You have a binary string $ a $ of length $ n $ consisting only of digits $ 0 $ and $ 1 $ . You are given $ q $ queries. In the $ i $ -th query, you are given two indices $ l $ and $ r $ such that $ 1 \le l \le r \le n $ . Let $ s=a[l,r] $ . You are allowed to do the following operation on $ s $ : 1. Choose two indices $ x $ and $ y $ such that $ 1 \le x \le y \le |s| $ . Let $ t $ be the substring $ t = s[x, y] $ . Then for all $ 1 \le i \le |t| - 1 $ , the condition $ t_i \neq t_{i+1} $ has to hold. Note that $ x = y $ is always a valid substring. 2. Delete the substring $ s[x, y] $ from $ s $ . For each of the $ q $ queries, find the minimum number of operations needed to make $ s $ an empty string. Note that for a string $ s $ , $ s[l,r] $ denotes the subsegment $ s_l,s_{l+1},\ldots,s_r $ .

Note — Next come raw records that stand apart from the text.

`config.mk`:
```
export PLATFORM = sky130hd
export DESIGN_NAME = rv32_bus_arbiter
export DESIGN_NICKNAME = d
export VERILOG_FILES = /design/src/rtl/rv32_bus_arbiter_pkg.sv /design/src/rtl/rv32_bus_arbiter_watchdog.sv /design/src/rtl/rv32_bus_arbiter.sv
export SDC_FILE = /design/constraint.sdc
export NUM_CORES = 1
export LEC_CHECK = 0
export ABC_AREA = 1
export CORE_AREA = 2 2 122 124
export CTS_BUF_LIST = sky130_fd_sc_hd__clkbuf_2
export DETAILED_ROUTE_END_ITERATION = 12
export DIE_AREA = 0 0 124 126
export PLACE_DENSITY = 0.59
export SYNTH_ARGS = -nofsm -noshare
export SYNTH_HDL_FRONTEND = slang
export SYNTH_HIERARCHICAL = 1
export SYNTH_SLANG_ARGS = --single-unit
```
`constraint.sdc`:
```
create_clock -name clk -period 2.7 [get_ports clk]
set_input_delay 0.405 -clock clk [delete_from_list [all_inputs] [get_ports clk]]
set_output_delay 0.405 -clock clk [all_outputs]
set_load 0.03 [all_outputs]
```
`src/rtl/rv32_bus_arbiter_pkg.sv`:
```
// Shared definitions for the two-master native bus arbiter.
// State encodings, default error word and bus widths.
package rv32_bus_arbiter_pkg;
  localparam int ADDR_W = 32;
  localparam int DATA_W = 32;
  localparam int STRB_W = 4;

  localparam logic [DATA_W-1:0] ERR_DATA_DEF = 32'hDEADBEEF;

  typedef enum logic [1:0] {
    ST_IDLE = 2'd0,
    ST_GNT0 = 2'd1,
    ST_GNT1 = 2'd2,
    ST_TOUT = 2'd3
  } state_t;
endpackage

```
`src/rtl/rv32_bus_arbiter_watchdog.sv`:
```
// Transaction watchdog: counts stalled grant cycles and flags expiry on the
// last allowed cycle so the arbiter can move to its timeout state next.
module bus_watchdog #(
  parameter int TIMEOUT_CYCLES = 64
) (
  input  logic clk,
  input  logic reset_n,
  input  logic run,
  input  logic clear,
  output logic expire
);
  generate
    if (TIMEOUT_CYCLES == 0) begin : g_off
      assign expire = 1'b0;
    end else begin : g_on
      localparam int CW = $clog2(TIMEOUT_CYCLES + 1);
      logic [CW-1:0] r_cnt;

      always_ff @(posedge clk or negedge reset_n) begin
        if (!reset_n) begin
          r_cnt <= '0;
        end else if (clear) begin
          r_cnt <= '0;
        end else if (run) begin
          r_cnt <= r_cnt + CW'(1);
        end
      end

      assign expire = run && (r_cnt == CW'(TIMEOUT_CYCLES - 1));
    end
  endgenerate
endmodule

```
`src/rtl/rv32_bus_arbiter.sv`:
```
// Two-master, one-slave round-robin arbiter with transaction locking and a
// watchdog that completes hung transactions with an error word.
module rv32_bus_arbiter
  import rv32_bus_arbiter_pkg::*;
#(
  parameter int                 TIMEOUT_CYCLES = 64,
  parameter logic [DATA_W-1:0]  ERR_DATA       = ERR_DATA_DEF,
  parameter int                 ERR_CNT_WIDTH  = 8
) (
  input  logic                     clk,
  input  logic                     reset_n,
  input  logic                     m0_valid,
  output logic                     m0_ready,
  input  logic [ADDR_W-1:0]        m0_addr,
  input  logic [DATA_W-1:0]        m0_wdata,
  input  logic [STRB_W-1:0]        m0_wstrb,
  output logic [DATA_W-1:0]        m0_rdata,
  input  logic                     m1_valid,
  output logic                     m1_ready,
  input  logic [ADDR_W-1:0]        m1_addr,
  input  logic [DATA_W-1:0]        m1_wdata,
  input  logic [STRB_W-1:0]        m1_wstrb,
  output logic [DATA_W-1:0]        m1_rdata,
  output logic                     s_valid,
  input  logic                     s_ready,
  output logic [ADDR_W-1:0]        s_addr,
  output logic [DATA_W-1:0]        s_wdata,
  output logic [STRB_W-1:0]        s_wstrb,
  input  logic [DATA_W-1:0]        s_rdata,
  output logic [1:0]               grant,
  output logic                     err_pulse,
  output logic [ERR_CNT_WIDTH-1:0] err_count
);
  state_t                   r_state;
  logic                     r_last_grant;
  logic [ERR_CNT_WIDTH-1:0] r_err_count;

  logic w_in_gnt;
  logic w_own_valid;
  logic w_expire;

  // r_last_grant is written at grant time; it doubles as the owner id while
  // a transaction (or its timeout cycle) is in flight.
  assign w_in_gnt    = (r_state == ST_GNT0) || (r_state == ST_GNT1);
  assign w_own_valid = r_last_grant ? m1_valid : m0_valid;

  bus_watchdog #(
    .TIMEOUT_CYCLES(TIMEOUT_CYCLES)
  ) u_watchdog (
    .clk    (clk),
    .reset_n(reset_n),
    .run    (w_in_gnt && !s_ready),
    .clear  (!w_in_gnt),
    .expire (w_expire)
  );

  always_ff @(posedge clk or negedge reset_n) begin
    if (!reset_n) begin
      r_state      <= ST_IDLE;
      r_last_grant <= 1'b1;
      r_err_count  <= '0;
    end else begin
      case (r_state)
        ST_IDLE: begin
          if (m0_valid && (!m1_valid || r_last_grant)) begin
            r_state      <= ST_GNT0;
            r_last_grant <= 1'b0;
          end else if (m1_valid) begin
            r_state      <= ST_GNT1;
            r_last_grant <= 1'b1;
          end
        end
        ST_GNT0, ST_GNT1: begin
          // A dropped request and a normal completion both end the lock.
          if (!w_own_valid || s_ready) begin
            r_state <= ST_IDLE;
          end else if (w_expire) begin
            r_state <= ST_TOUT;
          end
        end
        ST_TOUT: begin
          r_state <= ST_IDLE;
          if (r_err_count != '1) begin
            r_err_count <= r_err_count + ERR_CNT_WIDTH'(1);
          end
        end
        default: r_state <= ST_IDLE;
      endcase
    end
  end

  always_comb begin
    s_valid   = 1'b0;
    s_addr    = '0;
    s_wdata   = '0;
    s_wstrb   = '0;
    m0_ready  = 1'b0;
    m0_rdata  = '0;
    m1_ready  = 1'b0;
    m1_rdata  = '0;
    grant     = 2'b00;
    err_pulse = 1'b0;
    case (r_state)
      ST_GNT0: begin
        s_valid  = m0_valid;
        s_addr   = m0_addr;
        s_wdata  = m0_wdata;
        s_wstrb  = m0_wstrb;
        m0_ready = s_ready;
        m0_rdata = s_rdata;
        grant    = 2'b01;
      end
      ST_GNT1: begin
        s_valid  = m1_valid;
        s_addr   = m1_addr;
        s_wdata  = m1_wdata;
        s_wstrb  = m1_wstrb;
        m1_ready = s_ready;
        m1_rdata = s_rdata;
        grant    = 2'b10;
      end
      ST_TOUT: begin
        err_pulse = 1'b1;
        if (r_last_grant) begin
          m1_ready = 1'b1;
          m1_rdata = ERR_DATA;
          grant    = 2'b10;
        end else begin
          m0_ready = 1'b1;
          m0_rdata = ERR_DATA;
          grant    = 2'b01;
        end
      end
      default: ;
    endcase
  end

  assign err_count = r_err_count;
endmodule

```
Word-level counts from Yosys, hierarchy flattened
Index checks and enable logic that the tools add are counted.
W data, S select, Z words.

storage, ports and cells
  logic and storage cells = 54
  bits of input ports = 173
  register bits after elaboration = 18

cells by class
  mux-type cells = 25
  add/subtract/negate cells = 2
  eq/ne operators = 8
  reduce and logical (&&, ||, !) cells = 15

operators with widths
  cell                   count
  $pmux W32 S2           4
  $mux W32               2
  $mux W7                2
  $pmux W2 S3            2
  $mux W2                5
  $add A8 B1 Y8 const B  1
  $ne A8 B8 Y1 const B   1
  $pmux W4 S2            1
  $add A7 B1 Y7 const B  1
  $eq A7 B6 Y1 const B   1
  $mux W1                6
  $pmux W1 S2            3
  $reduce_and A2 Y1      3
  $eq A2 B2 Y1 const B   2
  $logic_and A1 B1 Y1    3
  $logic_not A1 Y1       3
  $logic_or A1 B1 Y1     3
  $ne A3 B2 Y1 const B   1
  $ne A3 B3 Y1 const B   1
  $eq A2 B1 Y1 const B   1
  $logic_not A2 Y1       1
  $ne A2 B1 Y1 const B   1
  $reduce_bool A2 Y1     1
  $reduce_or A2 Y1       1

Depth between registers and ports, before layout
  depth after elaboration = 7
  gate-level depth with buffers = 10

By module
Netlist, hierarchy kept.

by module, submodules not included
  module            times used  cells an instance  seq. area each (um^2)  area an instance (um^2)
  rv32_bus_arbiter  1           446                276.5                  2253.4
  bus_watchdog      1           48                 175.2                  386.6

Worst setup path after synthesis
Ideal clock, no wire load.

  kind = reg-to-output
  start point = register r_state[0]
  end point = output port m1_rdata[0]
  data required time = 2.295 ns
  arrival = 1.728 ns
  path slack = 0.567 ns
  stages on the path, launching flop included = 7
  path buffers = 2
  cells stage by stage = dfrtp_1 > inv_1 > ha_1 > buf_2 > inv_1 > clkbuf_1 > o21ai_0

between the ends
  longest elaborated chain between the ends = 2
  elaborated cells on any way between the ends = 3
  classes of those cells = eq/ne (2); mux (1)

ends and longest elaborated chain
  what                      RTL line                 source
  start: declaration        rv32_bus_arbiter.sv:34   state_t r_state;
  start signal: assignment  rv32_bus_arbiter.sv:59   r_state <= ST_IDLE;
  start signal: assignment  rv32_bus_arbiter.sv:66   r_state <= ST_GNT0;
  start signal: assignment  rv32_bus_arbiter.sv:69   r_state <= ST_GNT1;
  $eq A2 B2 Y1              rv32_bus_arbiter.sv:103  case (r_state)
  $pmux W32 S2 (*)          rv32_bus_arbiter.sv:103
  end: declaration          rv32_bus_arbiter.sv:23   output logic [DATA_W-1:0] m1_rdata,

Mark *: on every way between the ends. The rest lies on a longest branch, timed or not.

Final worst setup path
  start point = register r_state[0]
  end point = output port m1_rdata[27]

Same word-level chain as after synthesis.

==> impl_metrics.csv <==
group,metric,value,unit
place,port_buffers,318,
detailed_routing,remaining_drc_errors,0,
detailed_routing,viasPerCell,4.319,
finish,drive_gt1_share,11.67,%
synthesis,syn-cell-area,2640,µm²
timing,drv_slew,0,
timing,holdWs,406.2,ps
timing,finalSetupTns,0,ps
place,detailed_place_hpwl,11.40,mm
clocking,clk_path_buf_depth,2,
setup_path,worst-path-buf-inv,4,
synthesis,syn_inst,494,
setup_path,crit_type,"register to output pin",
timing,fin_crit,2565,ps
clocking,cts-root-buf,"clkbuf_2",
timing,finalSetupViolCount,0,
detailed_routing,drtAntennaViolNets,0,
clocking,cts_made_buffers,3,
global_route,grt_usage,16.57,%
power_and_ir_drop,power,5.204,mW
clocking,htree_levels,1,
detailed_routing,drt-pass1-iter-count,4,
global_route,grt_first_pass_wirelength,20.66,mm
setup_path,critPathLaunchType,"register",
run,drv_cap,0,
die,fp-row-count,44,
timing,hold_viol_final,0,
finish,nets,978,
die,die_y,126,µm
synthesis,synth_area_per_cell,5.344,µm²
synthesis,ys_seq_elements,18,
die,initial_core_util,18.44,%
power_and_ir_drop,pwr_density_cell,874.8,nW/µm²
synthesis,yosysTopAreaCell,"nand2_1",
clocking,postCtsSetupBuffers,0,
power_and_ir_drop,ir_worst_vdd,0.4234,mV
finish,area_delta_synth_final,125.3,%
detailed_routing,via_count,4237,
global_route,grt_pass1_vias,3982,
finish,fillers,1553,
synthesis,yosys_warnings,6,
clocking,cts_tree,"built",
setup_path,cpMostUsedCell,"buf_12",
detailed_routing,wirelength,14.38,mm
setup_path,critPathMaxStageDelay,500,ps
clocking,ctsHoldBuffers,0,
global_route,antenna_found_initial,0,
die,core,14310,µm²
worst_hold_path,hold_path_class,"primary input to asynchronous set/reset pin",
clocking,clk_latency,310,ps
synthesis,syn_nets,674,
global_route,grt_max_degree,46,
setup_path,crit_fanout,37,
synthesis,ys_seq_area_share,17.11,%
status,status,"finished, final reports clean",
finish,n_antenna_cell,0,
synthesis,synthTopCellsByArea,"nand2_1 28%, dfrtp_1 16%, a21oi_1 14%, o21ai_0 10%, inv_1 8.0%",
detailed_routing,detail_route.iter0.violations,182,
detailed_routing,wl_per_cell,14.66,µm
setup_path,crit_required,2300,ps
clocking,clkTransAtPathRegs,190,ps
timing,timing.fmax,389.8,MHz
timing,rsz0062_at_grt,"no",
setup_path,cp.arrival,2160,ps
die,die_area,15620,µm²
power_and_ir_drop,p_leak,3.061,nW
timing,tightest_slew,364.4,ps
clocking,clkSinkCount,18,
setup_path,slowest_stage,"dfrtp_2",
timing,finalCritPeriodShare,95.01,%
setup_path,worstPathCellList,"inv_1 -> ha_2 -> buf_12 -> clkinvlp_4 -> o21ai_1 -> buf_12",
place,gp_congestion,0.8273,
die,ios,319,
setup_path,critPathTopFamily,"buffers and inverters",
timing,slew_headroom,75.67,%
synthesis,synth_top_area_share,28.44,%
setup_path,crit_path_end_kind,"output pin",
timing,fin_worst_skew,9.509,ps
synthesis,ys_types,30,
global_route,grt_overflow,0,
die,die-width,124,µm
==> cell usage after synthesis (all sizes together) <==
cell / number
nand3: 9
dfstp: 1
o21bai: 1
inv: 61
xor2: 1
nor2: 17
o21ai: 57
buf: 20
a21o: 1
clkbuf: 13
nor3: 3
xnor2: 2
nand4: 2
a21oi: 74
nor4: 1
nand2: 204
dfrtp: 17
ha: 7
a21boi: 1
nand3b: 2
==> metrics by stage <==
stage                     instances  util, %  setup WS (ps)  instance area, µm²
after floorplan                 494        -          567.0                2640
after global placement          974    41.49          278.4                5938
after detailed placement        974    41.49          256.1                5938
after CTS                       978    41.10          18.23                5883
after global routing            981    41.56         0.9750                5948
final                           981    41.56          134.8                5948
==> flip-flops by register name, indices dropped and copies added, names as in the netlist <==
register and cells:
err_count 8, u_watchdog/g_on.r_cnt 7, r_state 2, r_last_grant 1
==> final timing paths <==
check,start,endpoint,slack (ps),cells past startpoint
max,r_state[0]$_DFFE_PN0P_,m1_rdata[27],130,6
min,reset_n,u_watchdog/g_on.r_cnt[3]$_DFFE_PN0P_,410,2
max reg2reg,r_state[0]$_DFFE_PN0P_,r_state[1]$_DFFE_PN0P_,530,11
min reg2reg,r_last_grant$_DFFE_PN1P_,r_last_grant$_DFFE_PN1P_,540,2
max in group asynchronous,reset_n,r_last_grant$_DFFE_PN1P_,2030,2
min in group clk,r_last_grant$_DFFE_PN1P_,r_last_grant$_DFFE_PN1P_,540,2
==> cells in the final DEF, fill, tap and decap left out, drive strengths merged, types with 2 or more instances in the layout <==
| master | count |
|---|---|
| a21oi | 74 |
| buf | 62 |
| clkbuf | 3 |
| clkdlybuf4s50 | 185 |
| clkinvlp | 5 |
| dfrtp | 17 |
| dlygate4sd2 | 68 |
| dlymetal6s2s | 14 |
| ha | 7 |
| inv | 59 |
| nand2 | 204 |
| nand3 | 9 |
| nand3b | 2 |
| nand4 | 2 |
| nor2 | 17 |
| nor3 | 3 |
| o21ai | 57 |
| xnor2 | 2 |
==> power breakdown <==
group	internal [mW]	leakage [nW]	total [mW]	switching [mW]
Clock	0.0322	0.0140	0.123	0.0904
Combinational	1.63	2.81	4.69	3.06
Sequential	0.329	0.239	0.389	0.0606
==> cell families (layout without fill, tap and decap cells) <==
kind of cell	Yosys count	in the layout	share of synthesized area, %
fa+ha+maj	7	7	3.317
simple gates	238	238	37.01
xor+xnor	3	3	0.9954
compound gates	134	134	26.26
flops	18	18	17.11
buf+inv	94	397	15.31
==> worst reg2reg max path, cell delays in order (launching register included) <==
cell     delay (ps)
dfrtp_2         480
inv_1           100
ha_1            300
inv_2            60
buf_12          160
nor2_2          230
inv_1           100
nor4_2          340
nor2_1           80
nor2_1          130
nand2_1          70
nand2_1          60
==> final cells by class <==
| cell class | instances | area, µm² | share of cell area (%) |
|---|---|---|---|
| sequential | 18 | 452.9 | 7.615 |
| inverter | 61 | 236.5 | 3.976 |
| timing repair buffer | 329 | 3188 | 53.60 |
| clock inverter | 1 | 3.754 | 0.06310 |
| timing repair inverter | 3 | 22.52 | 0.3786 |
| tap | 184 | 230.2 | 3.870 |
| clock buffer | 3 | 15.01 | 0.2524 |
| multi-input combinational | 382 | 1799 | 30.25 |
==> metal layers <==
metal / part of all wire, % / GRT usage (%) / vias up
li1: - / - / 2158
met1: 38 / 19.44 / 1866
met2: 52 / 31.29 / 201
met3: 9.1 / 3.034 / 12
met4: 1.2 / 2.710 / 0
met5: 0 / 0 / -
==> what timing repair did <==
action,in CTS,in global routing
setup endpoints to repair,71,64
cloned,0,3
resized for setup,71,21
Power figures use the tool's default switching activity.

The first line contains two integers $ n $ and $ q $ ( $ 1 \le n, q \le 2 \cdot 10 ^ 5 $ ) — the length of the binary string $ a $ and the number of queries respectively. The second line contains a binary string $ a $ of length $ n $ ( $ a_i \in \{0, 1\} $ ). Each of the next $ q $ lines contains two integers $ l $ and $ r $ ( $ 1 \le l \le r \le n $ ) — representing the substring of each query.

Print $ q $ lines, the $ i $ -th line representing the minimum number of operations needed for the $ i $ -th query.

5 3
11011
2 4
1 5
3 5

1
3
2

10 3
1001110110
1 10
2 5
5 10

4
2
3

In the first test case, 1. The substring is $ \texttt{101} $ , so we can do one operation to make the substring empty. 2. The substring is $ \texttt{11011} $ , so we can do one operation on $ s[2, 4] $ to make $ \texttt{11} $ , then use two more operations to make the substring empty. 3. The substring is $ \texttt{011} $ , so we can do one operation on $ s[1, 2] $ to make $ \texttt{1} $ , then use one more operation to make the substring empty.